Counting the line with "export IMPL_syn_inst=1685" as the last one, copy out the lines of the data exactly from the first onward.

*** Records for processing ***

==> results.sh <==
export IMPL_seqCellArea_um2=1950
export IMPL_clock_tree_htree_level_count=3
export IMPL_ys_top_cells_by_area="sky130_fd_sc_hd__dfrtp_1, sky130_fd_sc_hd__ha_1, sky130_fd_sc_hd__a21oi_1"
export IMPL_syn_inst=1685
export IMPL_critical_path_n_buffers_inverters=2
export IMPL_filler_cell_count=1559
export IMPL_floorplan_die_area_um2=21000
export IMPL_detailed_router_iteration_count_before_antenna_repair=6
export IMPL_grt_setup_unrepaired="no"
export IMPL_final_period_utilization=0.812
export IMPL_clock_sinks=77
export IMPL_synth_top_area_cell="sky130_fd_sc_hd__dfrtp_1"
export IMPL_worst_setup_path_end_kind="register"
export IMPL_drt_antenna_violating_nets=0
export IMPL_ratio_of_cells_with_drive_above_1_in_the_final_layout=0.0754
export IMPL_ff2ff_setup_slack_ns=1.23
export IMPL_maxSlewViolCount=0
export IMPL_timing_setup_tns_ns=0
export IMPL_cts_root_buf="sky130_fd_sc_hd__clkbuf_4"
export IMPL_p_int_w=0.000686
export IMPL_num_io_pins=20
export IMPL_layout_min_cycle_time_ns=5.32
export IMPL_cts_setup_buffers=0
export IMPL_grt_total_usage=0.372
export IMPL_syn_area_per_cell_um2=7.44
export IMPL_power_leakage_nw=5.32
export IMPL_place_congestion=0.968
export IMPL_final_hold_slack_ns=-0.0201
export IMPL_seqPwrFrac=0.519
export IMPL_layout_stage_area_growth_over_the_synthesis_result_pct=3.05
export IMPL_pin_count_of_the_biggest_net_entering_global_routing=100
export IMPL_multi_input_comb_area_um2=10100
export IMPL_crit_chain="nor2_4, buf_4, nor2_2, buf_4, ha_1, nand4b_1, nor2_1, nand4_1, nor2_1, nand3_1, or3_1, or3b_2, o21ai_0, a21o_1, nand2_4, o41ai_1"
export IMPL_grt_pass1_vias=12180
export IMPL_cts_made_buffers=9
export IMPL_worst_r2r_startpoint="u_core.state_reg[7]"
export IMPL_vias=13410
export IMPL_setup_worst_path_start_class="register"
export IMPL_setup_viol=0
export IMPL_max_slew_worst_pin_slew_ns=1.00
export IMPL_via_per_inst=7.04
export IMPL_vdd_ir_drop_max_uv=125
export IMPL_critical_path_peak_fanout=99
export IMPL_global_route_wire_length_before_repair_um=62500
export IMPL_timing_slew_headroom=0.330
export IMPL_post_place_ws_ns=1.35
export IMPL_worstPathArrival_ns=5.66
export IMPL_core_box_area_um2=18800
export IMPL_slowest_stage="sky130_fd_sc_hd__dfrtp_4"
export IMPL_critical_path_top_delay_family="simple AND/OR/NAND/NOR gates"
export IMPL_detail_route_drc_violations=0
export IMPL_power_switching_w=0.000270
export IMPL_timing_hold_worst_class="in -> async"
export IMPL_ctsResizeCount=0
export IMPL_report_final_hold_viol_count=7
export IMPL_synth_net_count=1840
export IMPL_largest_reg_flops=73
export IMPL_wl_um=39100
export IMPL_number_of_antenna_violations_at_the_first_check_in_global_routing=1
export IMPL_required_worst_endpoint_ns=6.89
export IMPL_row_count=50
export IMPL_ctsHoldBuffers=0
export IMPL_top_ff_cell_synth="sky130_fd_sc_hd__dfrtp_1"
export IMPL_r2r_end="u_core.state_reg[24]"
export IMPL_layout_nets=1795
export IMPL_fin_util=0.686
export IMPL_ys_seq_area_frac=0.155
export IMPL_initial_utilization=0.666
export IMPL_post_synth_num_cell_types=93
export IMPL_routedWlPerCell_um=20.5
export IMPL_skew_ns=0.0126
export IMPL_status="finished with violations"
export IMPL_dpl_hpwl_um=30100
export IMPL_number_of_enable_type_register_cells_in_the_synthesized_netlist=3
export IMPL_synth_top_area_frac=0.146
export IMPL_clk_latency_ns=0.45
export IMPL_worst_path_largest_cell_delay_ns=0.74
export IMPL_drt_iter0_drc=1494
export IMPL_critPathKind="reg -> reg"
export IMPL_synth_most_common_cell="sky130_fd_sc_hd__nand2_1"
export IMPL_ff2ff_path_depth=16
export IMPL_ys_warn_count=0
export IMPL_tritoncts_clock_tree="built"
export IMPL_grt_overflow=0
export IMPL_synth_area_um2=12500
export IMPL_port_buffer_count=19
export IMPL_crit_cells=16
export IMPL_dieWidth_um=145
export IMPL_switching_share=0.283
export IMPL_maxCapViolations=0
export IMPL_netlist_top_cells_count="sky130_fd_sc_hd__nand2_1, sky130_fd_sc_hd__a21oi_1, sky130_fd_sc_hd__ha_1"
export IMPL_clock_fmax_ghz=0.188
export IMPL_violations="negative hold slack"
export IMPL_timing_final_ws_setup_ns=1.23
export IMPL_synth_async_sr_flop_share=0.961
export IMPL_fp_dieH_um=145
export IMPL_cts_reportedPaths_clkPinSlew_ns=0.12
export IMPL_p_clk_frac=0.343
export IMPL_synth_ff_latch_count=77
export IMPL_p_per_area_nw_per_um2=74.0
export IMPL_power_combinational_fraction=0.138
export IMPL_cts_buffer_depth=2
$ cat src/rtl/core/xvbr_pkg.sv
// Shared types and constants of the Xing VBR header parser and seek block.
`default_nettype none

package xvbr_pkg;

    localparam int TOC_ENTRIES = 100;
    localparam int TOC_AW      = $clog2(TOC_ENTRIES);

    localparam logic [TOC_AW-1:0] TOC_LAST = TOC_AW'(TOC_ENTRIES - 1);
    localparam logic [14:0]       SEEK_MAX = 15'(TOC_ENTRIES * 256);
    localparam logic [8:0]        FB_END   = 9'd256;

    localparam logic [5:0] SKIP_LONG  = 6'd32;
    localparam logic [5:0] SKIP_MID   = 6'd17;
    localparam logic [5:0] SKIP_SHORT = 6'd9;
    localparam logic [1:0] MODE_MONO  = 2'd3;

    localparam logic [7:0] TAG_CHARS [4] = '{8'h58, 8'h69, 8'h6E, 8'h67};

    localparam logic RESULT_VERDICT = 1'b0;
    localparam logic RESULT_SEEK    = 1'b1;

    typedef logic [7:0] toc_tab_t [TOC_ENTRIES];

    function automatic toc_tab_t lin_toc_build();
        toc_tab_t t;
        for (int k = 0; k < TOC_ENTRIES; k++)
        begin
            t[k] = 8'((k * 256) / TOC_ENTRIES);
        end
        return t;
    endfunction

    // Table used when the header carries no table of contents.
    localparam toc_tab_t LIN_TOC = lin_toc_build();

    typedef struct packed {
        logic restart;
        logic pos_inc;
        logic pos_clr;
        logic cap_mpeg1;
        logic cap_mode;
        logic cap_flags;
        logic shift_frames;
        logic shift_bytes;
        logic toc_write;
        logic fin;
        logic fin_ok;
        logic seek_start;
        logic seek_fa;
        logic seek_fx;
        logic seek_done;
    } cmd_t;

    typedef struct packed {
        logic pos_is1;
        logic pos_is3;
        logic skip_last;
        logic toc_last;
        logic tag_match;
        logic frames_bad;
        logic toc_drop;
        logic byte_zero;
        logic byte_bit0;
        logic want_bytes;
        logic want_toc;
    } status_t;

endpackage

`default_nettype wire

$ cat src/rtl/core/xvbr_ram.sv
// Generic single-write, single-read RAM with registered read data.
`default_nettype none

module xvbr_ram #(
    parameter int WIDTH = 8,
    parameter int DEPTH = 100,
    parameter int AW    = $clog2(DEPTH)
) (
    input  wire logic             clk,
    input  wire logic             we,
    input  wire logic [AW-1:0]    waddr,
    input  wire logic [WIDTH-1:0] wdata,
    input  wire logic [AW-1:0]    raddr,
    output logic      [WIDTH-1:0] rdata
);

    logic [WIDTH-1:0] mem [DEPTH];

    always_ff @(posedge clk)
    begin
        if (we)
        begin
            mem[waddr] <= wdata;
        end
        rdata <= mem[raddr];
    end

endmodule

`default_nettype wire

$ cat src/rtl/core/xvbr_dp.sv
// Datapath: parse registers, table store, seek interpolation and result registers.
`default_nettype none

module xvbr_dp (
    input  wire logic           clk,
    input  wire logic           rst_n,
    input  wire xvbr_pkg::cmd_t cmd,
    input  wire logic [7:0]     data_byte,
    input  wire logic [15:0]    seek_percent,
    output xvbr_pkg::status_t   st,
    output logic                result_kind,
    output logic                header_ok,
    output logic [30:0]         frame_count,
    output logic [31:0]         stream_bytes,
    output logic [31:0]         seek_offset
);

    import xvbr_pkg::*;

    logic [TOC_AW-1:0] pos_reg, pos_next, pos_eff;
    logic              mpeg1_reg, mpeg1_next;
    logic [1:0]        mode_reg, mode_next;
    logic [2:0]        flags_reg, flags_next;
    logic              valid_reg, valid_next;
    logic [31:0]       frames_reg, frames_next;
    logic [31:0]       bytes_reg, bytes_next;
    logic [7:0]        prev_toc_reg;
    logic [5:0]        skip_len;

    logic [TOC_AW-1:0] a_reg, a_in, a_nxt, ram_raddr;
    logic [8:0]        f_reg, f_in;
    logic [14:0]       p_clamp;
    logic [7:0]        fa_reg, fa_sel;
    logic [8:0]        fb_sel, diff;
    logic [17:0]       part;
    logic [17:0]       fx_sum;
    logic [16:0]       fx_reg;
    logic [48:0]       big;
    logic [7:0]        ram_rdata;

    logic              kind_reg, ok_reg;
    logic [30:0]       fcount_reg;
    logic [31:0]       sbytes_reg, offset_reg;

    assign pos_eff = cmd.restart ? '0 : pos_reg;

    always_comb
    begin
        if (mpeg1_reg)
        begin
            skip_len = (mode_reg != MODE_MONO) ? SKIP_LONG : SKIP_MID;
        end
        else
        begin
            skip_len = (mode_reg != MODE_MONO) ? SKIP_MID : SKIP_SHORT;
        end
    end

    always_comb
    begin
        st            = '0;
        st.pos_is1    = (pos_eff == TOC_AW'(1));
        st.pos_is3    = (pos_eff == TOC_AW'(3));
        st.skip_last  = ({1'b0, pos_eff} == 8'(skip_len - 6'd1));
        st.toc_last   = (pos_eff == TOC_LAST);
        st.tag_match  = (data_byte == TAG_CHARS[pos_eff[1:0]]);
        st.frames_bad = ({frames_reg[23:0], data_byte} == 32'd0) || frames_reg[23];
        st.toc_drop   = (pos_eff != '0) && (data_byte < prev_toc_reg);
        st.byte_zero  = (data_byte == 8'd0);
        st.byte_bit0  = data_byte[0];
        st.want_bytes = flags_reg[1];
        st.want_toc   = flags_reg[2];
    end

    always_comb
    begin
        pos_next    = pos_reg;
        mpeg1_next  = mpeg1_reg;
        mode_next   = mode_reg;
        flags_next  = flags_reg;
        valid_next  = valid_reg;
        frames_next = frames_reg;
        bytes_next  = bytes_reg;
        if (cmd.restart)
        begin
            pos_next    = '0;
            flags_next  = '0;
            valid_next  = 1'b0;
            frames_next = '0;
            bytes_next  = '0;
        end
        priority if (cmd.pos_clr)
        begin
            pos_next = '0;
        end
        else if (cmd.pos_inc)
        begin
            pos_next = pos_eff + TOC_AW'(1);
        end
        if (cmd.cap_mpeg1)
        begin
            mpeg1_next = data_byte[3];
        end
        if (cmd.cap_mode)
        begin
            mode_next = data_byte[7:6];
        end
        if (cmd.cap_flags)
        begin
            flags_next = data_byte[2:0];
        end
        if (cmd.shift_frames)
        begin
            frames_next = {frames_reg[23:0], data_byte};
        end
        if (cmd.shift_bytes)
        begin
            bytes_next = {bytes_reg[23:0], data_byte};
        end
        if (cmd.fin)
        begin
            valid_next = cmd.fin_ok;
        end
    end

    always_ff @(posedge clk or negedge rst_n)
    begin
        if (!rst_n)
        begin
            pos_reg    <= '0;
            mpeg1_reg  <= 1'b0;
            mode_reg   <= '0;
            flags_reg  <= '0;
            valid_reg  <= 1'b0;
            frames_reg <= '0;
            bytes_reg  <= '0;
        end
        else
        begin
            pos_reg    <= pos_next;
            mpeg1_reg  <= mpeg1_next;
            mode_reg   <= mode_next;
            flags_reg  <= flags_next;
            valid_reg  <= valid_next;
            frames_reg <= frames_next;
            bytes_reg  <= bytes_next;
        end
    end

    always_comb
    begin
        p_clamp = (seek_percent > {1'b0, SEEK_MAX}) ? SEEK_MAX : seek_percent[14:0];
        a_in    = (p_clamp[14:8] > TOC_LAST) ? TOC_LAST : p_clamp[14:8];
        f_in    = 9'(p_clamp - {a_in, 8'h00});
        a_nxt   = (a_reg == TOC_LAST) ? a_reg : a_reg + TOC_AW'(1);
        ram_raddr = cmd.seek_start ? a_in : a_nxt;
        fa_sel  = flags_reg[2] ? ram_rdata : LIN_TOC[a_reg];
        if (a_reg == TOC_LAST)
        begin
            fb_sel = FB_END;
        end
        else
        begin
            fb_sel = {1'b0, flags_reg[2] ? ram_rdata : LIN_TOC[a_nxt]};
        end
        diff   = fb_sel - {1'b0, fa_reg};
        part   = diff * f_reg;
        fx_sum = {2'b00, fa_reg, 8'h00} + part;
        big    = 49'(fx_reg) * 49'(bytes_reg);
    end

    xvbr_ram #(
        .WIDTH (8),
        .DEPTH (TOC_ENTRIES)
    ) u_toc_ram (
        .clk   (clk),
        .we    (cmd.toc_write),
        .waddr (pos_eff),
        .wdata (data_byte),
        .raddr (ram_raddr),
        .rdata (ram_rdata)
    );

    always_ff @(posedge clk)
    begin
        if (cmd.toc_write)
        begin
            prev_toc_reg <= data_byte;
        end
        if (cmd.seek_start)
        begin
            a_reg <= a_in;
            f_reg <= f_in;
        end
        if (cmd.seek_fa)
        begin
            fa_reg <= fa_sel;
        end
        if (cmd.seek_fx)
        begin
            fx_reg <= fx_sum[16:0];
        end
        if (cmd.fin)
        begin
            kind_reg   <= RESULT_VERDICT;
            ok_reg     <= valid_next;
            fcount_reg <= valid_next ? frames_next[30:0] : '0;
            sbytes_reg <= valid_next ? bytes_next : '0;
            offset_reg <= '0;
        end
        else if (cmd.seek_done)
        begin
            kind_reg   <= RESULT_SEEK;
            ok_reg     <= valid_reg;
            fcount_reg <= valid_reg ? frames_reg[30:0] : '0;
            sbytes_reg <= valid_reg ? bytes_reg : '0;
            offset_reg <= valid_reg ? big[47:16] : '0;
        end
    end

    assign result_kind  = kind_reg;
    assign header_ok    = ok_reg;
    assign frame_count  = fcount_reg;
    assign stream_bytes = sbytes_reg;
    assign seek_offset  = offset_reg;

endmodule

`default_nettype wire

*** End of Records for processing ***

Answer space.
==> results.sh <==
export IMPL_seqCellArea_um2=1950
export IMPL_clock_tree_htree_level_count=3
export IMPL_ys_top_cells_by_area="sky130_fd_sc_hd__dfrtp_1, sky130_fd_sc_hd__ha_1, sky130_fd_sc_hd__a21oi_1"
export IMPL_syn_inst=1685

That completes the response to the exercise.